◆ **TASK REQUIREMENTS**: The exercise calls for every entry that follows to be repeated exactly.

◆ **DATA SECTION**:

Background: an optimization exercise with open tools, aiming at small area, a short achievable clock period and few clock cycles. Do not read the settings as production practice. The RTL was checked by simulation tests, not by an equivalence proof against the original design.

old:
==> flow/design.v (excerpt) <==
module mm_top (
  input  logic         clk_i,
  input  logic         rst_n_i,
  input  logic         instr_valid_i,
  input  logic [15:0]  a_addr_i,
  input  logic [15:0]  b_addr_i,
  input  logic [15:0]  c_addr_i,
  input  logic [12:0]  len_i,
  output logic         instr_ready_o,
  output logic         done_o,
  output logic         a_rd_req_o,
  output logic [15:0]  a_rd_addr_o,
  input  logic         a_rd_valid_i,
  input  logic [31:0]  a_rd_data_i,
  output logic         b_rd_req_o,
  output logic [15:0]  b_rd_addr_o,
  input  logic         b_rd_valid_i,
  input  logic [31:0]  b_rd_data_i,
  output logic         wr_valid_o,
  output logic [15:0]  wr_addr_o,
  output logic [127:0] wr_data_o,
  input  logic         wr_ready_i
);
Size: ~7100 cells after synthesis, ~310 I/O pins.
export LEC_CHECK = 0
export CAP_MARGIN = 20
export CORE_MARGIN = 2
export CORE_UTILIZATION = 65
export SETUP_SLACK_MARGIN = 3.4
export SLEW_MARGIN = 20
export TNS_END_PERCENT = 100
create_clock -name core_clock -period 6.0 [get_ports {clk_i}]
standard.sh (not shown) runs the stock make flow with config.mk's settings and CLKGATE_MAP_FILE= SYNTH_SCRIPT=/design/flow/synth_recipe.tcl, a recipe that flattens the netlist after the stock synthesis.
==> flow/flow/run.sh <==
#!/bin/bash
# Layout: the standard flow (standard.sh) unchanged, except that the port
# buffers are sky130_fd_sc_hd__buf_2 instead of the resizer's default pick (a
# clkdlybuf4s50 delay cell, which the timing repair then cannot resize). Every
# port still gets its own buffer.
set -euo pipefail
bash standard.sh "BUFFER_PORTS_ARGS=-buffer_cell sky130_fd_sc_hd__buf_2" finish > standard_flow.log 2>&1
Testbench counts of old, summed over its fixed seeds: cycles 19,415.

◆ **SOLUTION TO THIS TASK**:
Background: an optimization exercise with open tools, aiming at small area, a short achievable clock period and few clock cycles. Do not read the settings as production practice. The RTL was checked by simulation tests, not by an equivalence proof against the original design.

old:
==> flow/design.v (excerpt) <==
module mm_top (
  input  logic         clk_i,
  input  logic         rst_n_i,
  input  logic         instr_valid_i,
  input  logic [15:0]  a_addr_i,
  input  logic [15:0]  b_addr_i,
  input  logic [15:0]  c_addr_i,
  input  logic [12:0]  len_i,
  output logic         instr_ready_o,
  output logic         done_o,
  output logic         a_rd_req_o,
  output logic [15:0]  a_rd_addr_o,
  input  logic         a_rd_valid_i,
  input  logic [31:0]  a_rd_data_i,
  output logic         b_rd_req_o,
  output logic [15:0]  b_rd_addr_o,
  input  logic         b_rd_valid_i,
  input  logic [31:0]  b_rd_data_i,
  output logic         wr_valid_o,
  output logic [15:0]  wr_addr_o,
  output logic [127:0] wr_data_o,
  input  logic         wr_ready_i
);
Size: ~7100 cells after synthesis, ~310 I/O pins.
export LEC_CHECK = 0
export CAP_MARGIN = 20
export CORE_MARGIN = 2
export CORE_UTILIZATION = 65
export SETUP_SLACK_MARGIN = 3.4
export SLEW_MARGIN = 20
export TNS_END_PERCENT = 100
create_clock -name core_clock -period 6.0 [get_ports {clk_i}]
standard.sh (not shown) runs the stock make flow with config.mk's settings and CLKGATE_MAP_FILE= SYNTH_SCRIPT=/design/flow/synth_recipe.tcl, a recipe that flattens the netlist after the stock synthesis.
==> flow/flow/run.sh <==
#!/bin/bash
# Layout: the standard flow (standard.sh) unchanged, except that the port
# buffers are sky130_fd_sc_hd__buf_2 instead of the resizer's default pick (a
# clkdlybuf4s50 delay cell, which the timing repair then cannot resize). Every
# port still gets its own buffer.
set -euo pipefail
bash standard.sh "BUFFER_PORTS_ARGS=-buffer_cell sky130_fd_sc_hd__buf_2" finish > standard_flow.log 2>&1
Testbench counts of old, summed over its fixed seeds: cycles 19,415.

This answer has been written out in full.